Saved data entries:
>>>>

--- config.mk ---
export PLATFORM = sky130hd
export DESIGN_NAME = ordered_list_insert_delete_dump
export DESIGN_NICKNAME = d
export VERILOG_FILES = /design/src/rtl/core/oldd_pkg.sv /design/src/rtl/core/ordered_list_insert_delete_dump.sv
export VERILOG_INCLUDE_DIRS = /design/src /design/src/rtl/core
export SDC_FILE = /design/constraint.sdc
export NUM_CORES = 1
export LEC_CHECK = 0
export BUFFER_PORTS_ARGS = -buffer_cell sky130_fd_sc_hd__buf_4
export CAP_MARGIN = 10
export CORE_UTILIZATION = 58
export DETAILED_ROUTE_END_ITERATION = 12
export PLACE_DENSITY = 0.77
export SLEW_MARGIN = 0
export SYNTH_ARGS = -nofsm -noshare
export SYNTH_HDL_FRONTEND = slang
export SYNTH_SLANG_ARGS = --single-unit
--- constraint.sdc ---
create_clock -name clk -period 14.7 [get_ports clk]
set_clock_uncertainty 0.1 [all_clocks]
set_input_delay 0.735 -clock clk [delete_from_list [all_inputs] [get_ports clk]]
set_output_delay 0.735 -clock clk [all_outputs]
set_load 0.01 [all_outputs]
--- src/rtl/core/ordered_list_insert_delete_dump_assert.svh ---
// assertion macros for the ordered list block
// used by ordered_list_insert_delete_dump.sv, expects clk and rst_n in scope
`ifndef ORDERED_LIST_INSERT_DELETE_DUMP_ASSERT_SVH
`define ORDERED_LIST_INSERT_DELETE_DUMP_ASSERT_SVH

// same-cycle implication, disabled during reset
`define OLDD_ASSERT_NOW(label, cond_a, cond_b) \
  label: assert property (@(posedge clk) disable iff (!rst_n) (cond_a) |-> (cond_b)) \
    else $error("oldd assertion failed");

// next-cycle implication, disabled during reset
`define OLDD_ASSERT_NEXT(label, cond_a, cond_b) \
  label: assert property (@(posedge clk) disable iff (!rst_n) (cond_a) |=> (cond_b)) \
    else $error("oldd assertion failed");

`endif

--- src/rtl/core/oldd_pkg.sv ---
// shared constants and types for the ordered list block
// no dependencies
package oldd_pkg;

  localparam int CAPACITY = 32;
  localparam int ADDR_W   = $clog2(CAPACITY);
  localparam int CNT_W    = $clog2(CAPACITY + 1);
  localparam int VAL_W    = 32;
  localparam int POS_W    = 5;
  localparam int REQ_W    = 2;

  // request codes
  typedef enum logic [REQ_W-1:0] {
    REQ_FRONT  = 2'd0,
    REQ_BACK   = 2'd1,
    REQ_DELETE = 2'd2,
    REQ_NONE   = 2'd3
  } req_t;

endpackage

--- src/rtl/core/ordered_list_insert_delete_dump.sv ---
// ordered list with insert front/back, delete at position and full dump
// depends on oldd_pkg and ordered_list_insert_delete_dump_assert.svh
//
// Usage: a request word is taken on a rising edge with start high and busy
// low. Fields: in_req_type (0 insert front, 1 insert back, 2 delete at
// in_position), in_item_value, in_position. After every request the whole
// list is sent front to back, one word per cycle, each marked by out_valid
// for exactly one cycle; out_last marks the final word, out_dropped is set
// on every word of a dump whose insert hit a full list. An empty list sends
// nothing. The receiver cannot stall the output.
// Storage is a circular buffer in a single-port-read memory with a head
// pointer, so an insert moves no element. A delete moves each following
// element one place towards the front, one element per cycle through the
// memory read port, and ST_FIN writes back the last one. The first word
// comes from ST_DUMP through the registered memory read, after ST_MOVE
// and ST_FIN on a delete that moves elements. busy stays high until the
// dump is issued, so a new request waits for it. The memory read port
// sets the pace.
// Reset empties the list; memory contents are left as they are.
module ordered_list_insert_delete_dump
  import oldd_pkg::*;
(
  input  logic             clk,
  input  logic             rst_n,
  input  logic             start,
  output logic             busy,
  input  logic [REQ_W-1:0] in_req_type,
  input  logic [VAL_W-1:0] in_item_value,
  input  logic [POS_W-1:0] in_position,
  output logic             out_valid,
  output logic [VAL_W-1:0] out_elem_value,
  output logic             out_last,
  output logic             out_dropped
);

  `include "ordered_list_insert_delete_dump_assert.svh"

  typedef enum logic [3:0] {
    ST_IDLE = 4'b0001,
    ST_MOVE = 4'b0010,
    ST_FIN  = 4'b0100,
    ST_DUMP = 4'b1000
  } state_t;

  state_t             state_r, state_nxt;
  logic [ADDR_W-1:0]  head_r, head_nxt;
  logic [CNT_W-1:0]   count_r, count_nxt;
  logic [CNT_W-1:0]   idx_r, idx_nxt;
  logic [ADDR_W-1:0]  prev_r, prev_nxt;
  logic [ADDR_W-1:0]  mv_dst_r, mv_dst_nxt;
  logic               mv_pend_r, mv_pend_nxt;
  logic               rd_pend_r, rd_pend_nxt;
  logic               rd_last_r, rd_last_nxt;
  logic               drop_r, drop_nxt;
  logic [VAL_W-1:0]   rd_data_r;
  logic [VAL_W-1:0]   list_mem [CAPACITY];

  logic               accept;
  logic               full;
  logic               is_insert;
  logic [CNT_W:0]     pos_ext;
  logic [CNT_W-1:0]   ph_in;
  logic [CNT_W:0]     ph_sum;
  logic [CNT_W:0]     ph_wrap;
  logic [ADDR_W-1:0]  ph_addr;
  logic [ADDR_W-1:0]  head_dec;
  logic               wr_en;
  logic [ADDR_W-1:0]  wr_addr;
  logic [VAL_W-1:0]   wr_data;

  assign accept    = start && !busy;
  assign busy      = (state_r != ST_IDLE);
  assign full      = (count_r == CNT_W'(CAPACITY));
  assign is_insert = (in_req_type == REQ_FRONT) || (in_req_type == REQ_BACK);
  assign pos_ext   = (CNT_W+1)'(in_position);
  assign head_dec  = (head_r == '0) ? ADDR_W'(CAPACITY - 1) : head_r - ADDR_W'(1);

  // shared index unit: logical index to buffer address
  always_comb begin
    unique case (state_r)
      ST_IDLE: ph_in = (in_req_type == REQ_BACK) ? count_r : CNT_W'(in_position);
      default: ph_in = idx_r;
    endcase
    ph_sum  = (CNT_W+1)'(head_r) + (CNT_W+1)'(ph_in);
    ph_wrap = (ph_sum >= (CNT_W+1)'(CAPACITY)) ? ph_sum - (CNT_W+1)'(CAPACITY) : ph_sum;
    ph_addr = ph_wrap[ADDR_W-1:0];
  end

  // memory write port: move write-back or insert
  always_comb begin
    wr_en   = mv_pend_r || (accept && is_insert && !full);
    wr_data = mv_pend_r ? rd_data_r : in_item_value;
    if (mv_pend_r) begin
      wr_addr = mv_dst_r;
    end else if (in_req_type == REQ_FRONT) begin
      wr_addr = head_dec;
    end else begin
      wr_addr = ph_addr;
    end
  end

  // sequencer
  always_comb begin
    state_nxt   = state_r;
    head_nxt    = head_r;
    count_nxt   = count_r;
    idx_nxt     = idx_r;
    prev_nxt    = prev_r;
    mv_dst_nxt  = mv_dst_r;
    mv_pend_nxt = 1'b0;
    rd_pend_nxt = 1'b0;
    rd_last_nxt = rd_last_r;
    drop_nxt    = drop_r;
    unique case (state_r)
      ST_IDLE: begin
        if (accept) begin
          drop_nxt  = 1'b0;
          idx_nxt   = '0;
          state_nxt = ST_DUMP;
          priority if (is_insert && full) begin
            drop_nxt = 1'b1;
          end else if (in_req_type == REQ_FRONT) begin
            head_nxt  = head_dec;
            count_nxt = count_r + CNT_W'(1);
          end else if (in_req_type == REQ_BACK) begin
            count_nxt = count_r + CNT_W'(1);
          end else if (in_req_type == REQ_DELETE && pos_ext < (CNT_W+1)'(count_r)) begin
            if (pos_ext == (CNT_W+1)'(count_r) - (CNT_W+1)'(1)) begin
              count_nxt = count_r - CNT_W'(1);
            end else begin
              prev_nxt  = ph_addr;
              idx_nxt   = CNT_W'(pos_ext + (CNT_W+1)'(1));
              state_nxt = ST_MOVE;
            end
          end else begin
            count_nxt = count_r;
          end
        end
      end
      ST_MOVE: begin
        // read one element, write it back one place nearer the front
        mv_pend_nxt = 1'b1;
        mv_dst_nxt  = prev_r;
        prev_nxt    = ph_addr;
        idx_nxt     = idx_r + CNT_W'(1);
        if (idx_r == count_r - CNT_W'(1)) begin
          state_nxt = ST_FIN;
        end
      end
      ST_FIN: begin
        count_nxt = count_r - CNT_W'(1);
        idx_nxt   = '0;
        state_nxt = ST_DUMP;
      end
      ST_DUMP: begin
        if (count_r == '0) begin
          state_nxt = ST_IDLE;
        end else begin
          rd_pend_nxt = 1'b1;
          rd_last_nxt = (idx_r == count_r - CNT_W'(1));
          idx_nxt     = idx_r + CNT_W'(1);
          if (idx_r == count_r - CNT_W'(1)) begin
            state_nxt = ST_IDLE;
          end
        end
      end
      default: state_nxt = ST_IDLE;
    endcase
  end

  // control registers
  always_ff @(posedge clk) begin
    if (!rst_n) begin
      state_r   <= ST_IDLE;
      head_r    <= '0;
      count_r   <= '0;
      mv_pend_r <= 1'b0;
      rd_pend_r <= 1'b0;
    end else begin
      state_r   <= state_nxt;
      head_r    <= head_nxt;
      count_r   <= count_nxt;
      mv_pend_r <= mv_pend_nxt;
      rd_pend_r <= rd_pend_nxt;
    end
  end

  // datapath registers
  always_ff @(posedge clk) begin
    idx_r     <= idx_nxt;
    prev_r    <= prev_nxt;
    mv_dst_r  <= mv_dst_nxt;
    rd_last_r <= rd_last_nxt;
    drop_r    <= drop_nxt;
  end

  // list memory, registered read
  always_ff @(posedge clk) begin
    if (wr_en) begin
      list_mem[wr_addr] <= wr_data;
    end
    rd_data_r <= list_mem[ph_addr];
  end

  // output word
  assign out_valid      = rd_pend_r;
  assign out_elem_value = rd_data_r;
  assign out_last       = rd_last_r;
  assign out_dropped    = drop_r;

  `OLDD_ASSERT_NOW(a_count_range, 1'b1, count_r <= CNT_W'(CAPACITY))
  `OLDD_ASSERT_NOW(a_out_nonempty, out_valid, count_r != '0)
  `OLDD_ASSERT_NEXT(a_busy_after_accept, accept, busy)
  `OLDD_ASSERT_NEXT(a_last_ends_dump, out_valid && out_last, !out_valid)
  `OLDD_ASSERT_NOW(a_fin_after_move, state_r == ST_FIN, $past(state_r == ST_MOVE))

endmodule
Yosys cells after proc, flatten, opt, wreduce, memory -nomap -nowiden
Memory sizes are Yosys's and may differ from the RTL's. A register that Yosys moved wholly into a read port is not among the register bits.
Cells that the tools add are included.
{"block": "totals", "mem_count": 1, "word_cells": 111, "ram_bits": 1024, "register_bits": 35, "output_inout_bits": 36}
{"name": "list_mem", "depth": 32, "word_bits": 32, "read_ports": 1, "rd_ports_with_merged_regs": 1, "write_ports": 1, "line": "ordered_list_insert_delete_dump.sv:56", "rtl": "logic [VAL_W-1:0] list_mem [CAPACITY];"}
{"block": "classes", "n_lt_le_gt_ge": 2, "reduce_logical": 23, "eq_ne": 21, "n_mux": 44, "addsub": 8, "bitwise_logic": 2}
{"cell": "6-bit 2-to-1 mux", "n": 15}
{"cell": "5-bit 2-to-1 mux", "n": 10}
{"cell": "4-bit 2-to-1 mux", "n": 9}
{"cell": "32-bit 2-to-1 mux", "n": 1}
{"cell": "6-bit case mux with 4 select lines", "n": 1}
{"cell": "2-bit != test, second input constant", "n": 8}
{"cell": "4-bit case mux with 4 select lines", "n": 1}
{"cell": "6-bit by 1-bit adder with 6-bit output, second input constant", "n": 2}
{"cell": "6-bit case mux with 2 select lines", "n": 1}
{"cell": "5-bit case mux with 2 select lines", "n": 1}
{"cell": "5-bit by 1-bit subtractor with 5-bit output, second input constant", "n": 2}
{"cell": "4-bit != test, second input constant", "n": 2}
{"cell": "5-bit by 6-bit adder with 7-bit output", "n": 1}
{"cell": "5-bit by 7-bit == test with 1-bit output", "n": 1}
{"cell": "7-bit by 6-bit >= comparator with 1-bit output, second input constant", "n": 1}
{"cell": "7-bit AND reduction", "n": 1}
{"cell": "6-bit by 1-bit subtractor with 7-bit output, second input constant", "n": 1}
{"cell": "5-bit by 1-bit adder with 6-bit output, second input constant", "n": 1}
{"cell": "6-bit == test", "n": 1}
{"cell": "6-bit == test, second input constant", "n": 1}
{"cell": "6-bit logical NOT", "n": 1}
{"cell": "5-bit by 6-bit less-than comparator with 1-bit output", "n": 1}
{"cell": "2-bit AND reduction", "n": 3}
{"cell": "3-bit AND reduction", "n": 2}
{"cell": "20 further kinds", "n": 32}

Longest topological paths before layout
{"block": "logic_depth", "ltp_word": 13, "depth_mapped": 14}

Worst setup path before layout
No wires, ideal clock.
{"block": "synth_path", "path_type": "input to register", "startpoint": "input port in_req_type[1]", "endpoint": "memory list_mem[18][0], enable pin", "path_slack_ns": 9.294, "stages": 14, "t_arrival_ns": 4.885, "required_ns": 14.179, "setup_ns": 0.421, "cell_sequence": "nand2b_1 -> clkbuf_1 -> nor2_1 -> a21oi_1 -> o21ai_0 -> ha_1 -> fa_1 -> clkbuf_1 -> buf_2 -> buf_1 -> o21ai_0 -> o21ai_0 -> nand2_1 -> nor2_1"}
{"block": "synth_between", "elab_chain_len": 8, "word_cells_on_any_way": 16, "classes_between": "add/sub (2); order compare (1); eq/ne (1); mux (7); reduce/logical (5)"}
{"element": "start: declaration", "line": "ordered_list_insert_delete_dump.sv:27", "rtl": "input logic [REQ_W-1:0] in_req_type,"}
{"element": "2-bit by 1-bit == test with 1-bit output *", "line": "ordered_list_insert_delete_dump.sv:81", "rtl": "ST_IDLE: ph_in = (in_req_type == REQ_BACK) ? count_r : CNT_W'(in_position);"}
{"element": "6-bit 2-to-1 mux *", "line": "ordered_list_insert_delete_dump.sv:81"}
{"element": "6-bit 2-to-1 mux *", "line": "ordered_list_insert_delete_dump.sv:80", "rtl": "unique case (state_r)"}
{"element": "5-bit by 6-bit adder with 7-bit output *", "line": "ordered_list_insert_delete_dump.sv:84", "rtl": "ph_sum = (CNT_W+1)'(head_r) + (CNT_W+1)'(ph_in);"}
{"element": "named net ph_sum[1]", "line": "ordered_list_insert_delete_dump.sv:63", "rtl": "logic [CNT_W:0] ph_sum;"}
{"element": "7-bit by 6-bit >= comparator with 1-bit output or 5-bit by 1-bit subtractor with 5-bit output (tied branches)", "line": "ordered_list_insert_delete_dump.sv:85", "rtl": "ph_wrap = (ph_sum >= (CNT_W+1)'(CAPACITY)) ? ph_sum - (CNT_W+1)'(CAPACITY) : ph_sum;"}
{"element": "5-bit 2-to-1 mux *", "line": "ordered_list_insert_delete_dump.sv:85"}
{"element": "5-bit 2-to-1 mux *", "line": "ordered_list_insert_delete_dump.sv:95", "rtl": "end else if (in_req_type == REQ_FRONT) begin"}
{"element": "5-bit 2-to-1 mux *", "line": "ordered_list_insert_delete_dump.sv:93", "rtl": "if (mv_pend_r) begin"}
{"element": "end: declaration", "line": "ordered_list_insert_delete_dump.sv:56"}
The timed path passes the listed nets; every way through them passes the cells marked *.

Worst setup path in the final report
{"block": "layout_path", "startpoint": "register state_r[3]", "endpoint": "memory list_mem[7][24], enable pin"}
{"block": "layout_between", "elab_chain_len": 8, "word_cells_on_any_way": 16, "classes_between": "add/sub (2); order compare (1); eq/ne (2); mux (6); reduce/logical (5)"}
{"element": "start: declaration", "line": "ordered_list_insert_delete_dump.sv:45", "rtl": "state_t state_r, state_nxt;"}
{"element": "start signal: assignment", "line": "ordered_list_insert_delete_dump.sv:180", "rtl": "state_r <= state_nxt;"}
{"element": "parallel branches: the longest is 8 deep, another holds 5-bit by 6-bit adder with 7-bit output"}
Parallel ways; which one is timed is not known.

==> results.yml <==
synthesis:
  synthCells: 1855
  avgSynthCellArea_um2: 22.9
  synth_edf_count: 1042
  synth_fp_nets: 1914
  synth_cell_types: 62
  synth_top_area_share_pct: 73.7
  yosysWarnings: 0
  synth_common_cells: "edfxtp_1, mux4_2, mux2_2"
  yosysMostFrequentCell: "edfxtp_1"
  post-synth-top-area-cell: "edfxtp_1"
  syn_area_um2: 42500
  synthTopCellsByArea: "edfxtp_1, mux4_2, dfxtp_1"
  synthArstFlopShare_pct: 0
  synth_seq_cells: 1091
  yosysSeqAreaShare_pct: 76.0
  synth_ff_type: "edfxtp_1"
global_routing:
  grt_pass1_wl_mm: 148
  grt_usage_pct: 28.4
  antenna_found_initial: 1
  grt_pass1_vias: 20937
  overflow: 0
  grt_max_degree: 110
sta:
  tightest_slew_ns: 1.38
  finalCritPeriodShare_pct: 41.9
  rsz0062_at_grt: "no"
  maxSlewViolCount: 0
  hold_violations: 0
  tns_ns: 0
  slew_headroom_pct: 7.55
  period_needed_ns: 6.16
  setup_viol: 0
  max_freq_mhz: 162
clock_network:
  postCtsHoldBufs: 0
  post_cts_buffers: 0
  clockBufferDepth: 3
  ctsResizeCount: 0
  cts_tree: "built"
  clk_pin_slew_worst_paths_ns: 0.07
  clock_latency_ns: 0.70
  root_buffer: "clkbuf_16"
  htree_levels: 3
  cts_buffers: 104
  cts.sink_count: 1091
layout:
  drive_gt1_share_pct: 34.8
  area_growth_syn_to_layout_pct: 13.0
  nFillCells: 4286
  fin_nets: 2050
  insertedDiodeCount: 0
detailed_routing:
  wl_met3_mm: 9.75
  via_per_inst: 6.78
  wl_met1_mm: 37.0
  drc: 0
  dr.pass1.iters: 6
  met2_length_mm: 51.9
  ant_nets: 0
  vias: 20572
  wirelength_mm: 102
  highest_layer: "met5"
  post_drt_wl_per_cell_um: 33.7
  drtIter0Drc: 2713
floorplan:
  rows: 98
  io_pins: 78
  dieArea_um2: 74300
  core_um2: 72000
  initial_core_util_pct: 59.0
  die_w_um: 273
  die_h_um: 273
power:
  comb_power_share_pct: 25.3
  swShare_pct: 27.7
  power_density_nw_per_um2: 176
  p_seq_share_pct: 42.6
  switching_power_mw: 2.34
  p_clk_share_pct: 32.0
  ir_worst_vdd_mv: 0.167
  p_int_mw: 6.12
  p_leak_nw: 15.0
  power.total_mw: 8.46
place:
  gp_congestion: 0.848
  portBuffers: 77
  detailed_place_hpwl_mm: 50.8
worst_setup_path:
  worstPathMaxFanout: 34
  worst-setup-path-type: "flip-flop to flip-flop"
  crit_arrival_ns: 6.39
  cp-start-kind: "flip-flop"
  worstSetupEndpointType: "flip-flop"
  crit_required_ns: 14.94
  rrSetupSlack_ns: 8.54
hold_path:
  min_path_type: "input pin to flip-flop"
flow_run:
  max-cap-violations: 0
run_status:
  outcome: "finished, final reports clean"
-- layout make-up --
class,count,area (µm²),share of cell area (%)
Sequential cell,1091,32300,67.3
Multi-Input combinational cell,658,10100,21.0
Clock buffer,136,2830,5.91
Tap cell,950,1190,2.48
Timing Repair Buffer,121,921,1.92
Clock inverter,62,642,1.34
Inverter,15,56.3,0.117
-- cells by family (layout without fill, tap and decap cells) --
group | after synthesis | in the layout | synth area share (%)
fa+ha+maj | 17 | 17 | 0.518
buf+inv | 106 | 334 | 1.06
mux | 392 | 392 | 18.9
xor+xnor | 29 | 29 | 0.616
simple gates | 149 | 149 | 1.77
flops | 1091 | 1091 | 76.0
compound gates | 71 | 71 | 1.23
-- worst max-delay path, stage by stage, from the launching register on --
cell and delay [ns]:
dfxtp_1 0.37, nor4b_4 0.48, inv_2 0.23, nand2_1 0.14, o21ai_0 0.18, ha_4 0.23
fa_4 0.52, a21o_1 0.18, a21oi_1 0.19, xor2_1 0.37, xnor2_4 0.10, buf_4 0.37
o311ai_4 0.65, nand3_2 0.35, nor2_4 0.79, buf_4 0.49
-- metal layers --
layer	track usage, %	vias to the layer above
li1	-	8137
met1	38.7	10861
met2	46.6	1348
met3	4.68	224
met4	10.8	2
met5	0	-
-- power by group through the flow --
| stage | clock network (mW) | logic (mW) | registers (mW) |
|---|---|---|---|
| finish | 2.71 | 2.14 | 3.61 |
| global route | 2.85 | 2.25 | 3.61 |
| CTS | 2.73 | 2.16 | 3.61 |
| detailed placement | 0 | 2.11 | 3.67 |
| global placement | 0 | 2.08 | 3.67 |
| floorplan | 0 | 1.48 | 3.66 |
-- worst paths after layout --
kind                      to       start  depth (start not counted)
min reg2reg      mv_dst_r[2]   prev_r[2]                          0
max reg2reg  list_mem[7][24]  state_r[3]                         15
max          list_mem[7][24]  state_r[3]                         15
min                head_r[0]       rst_n                          2
-- per-stage QoR --
stage | cells | worst slack [ns] | hold WS, ns | utilization, % | cell area (µm²)
6_report | 3033 | 8.54 | 0.280 | 66.7 | 48000
5_1_grt | 3033 | 8.41 | 0.279 | 66.7 | 48000
4_1_cts | 3033 | 8.61 | 0.258 | 66.7 | 48000
3_5_place_dp | 2835 | 8.44 | 0.305 | 61.8 | 44500
3_3_place_gp | 2835 | 8.40 | 0.303 | 61.8 | 44500
2_1_floorplan | 1855 | 9.29 | 0.300 | - | 42500
-- state kept, by name, indices dropped and copies added (netlist names) --
signal and cells:
count_r 6, head_r 5, idx_r 6, list_mem 1024, mv_dst_r 5, mv_pend_r 1
out_dropped 1, out_elem_value 32, out_last 1, out_valid 1, prev_r 5, state_r 4
-- placed cells by master, fill, tap and decap left out, types with 13 or more instances in the layout --
cell          n
a21oi_1      14
buf_4       120
clkbuf_1     22
clkbuf_16   105
clkinv_1     15
clkinv_2     23
dfxtp_1      48
edfxtp_1   1042
ha_1         15
inv_1        13
mux2_2       65
mux4_2      320
nand2_1      33
nand3_1      14
nor2_1       23
nor2_4       32
o21ai_0      13
xnor2_1      13
xor2_1       13
(Power assumes the default switching activity.)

<<<<

▶ _TASK GOAL_
Every line above in which the word "marked" occurs is to be copied.

▶ _YOUR SOLUTION_
// list is sent front to back, one word per cycle, each marked by out_valid
The timed path passes the listed nets; every way through them passes the cells marked *.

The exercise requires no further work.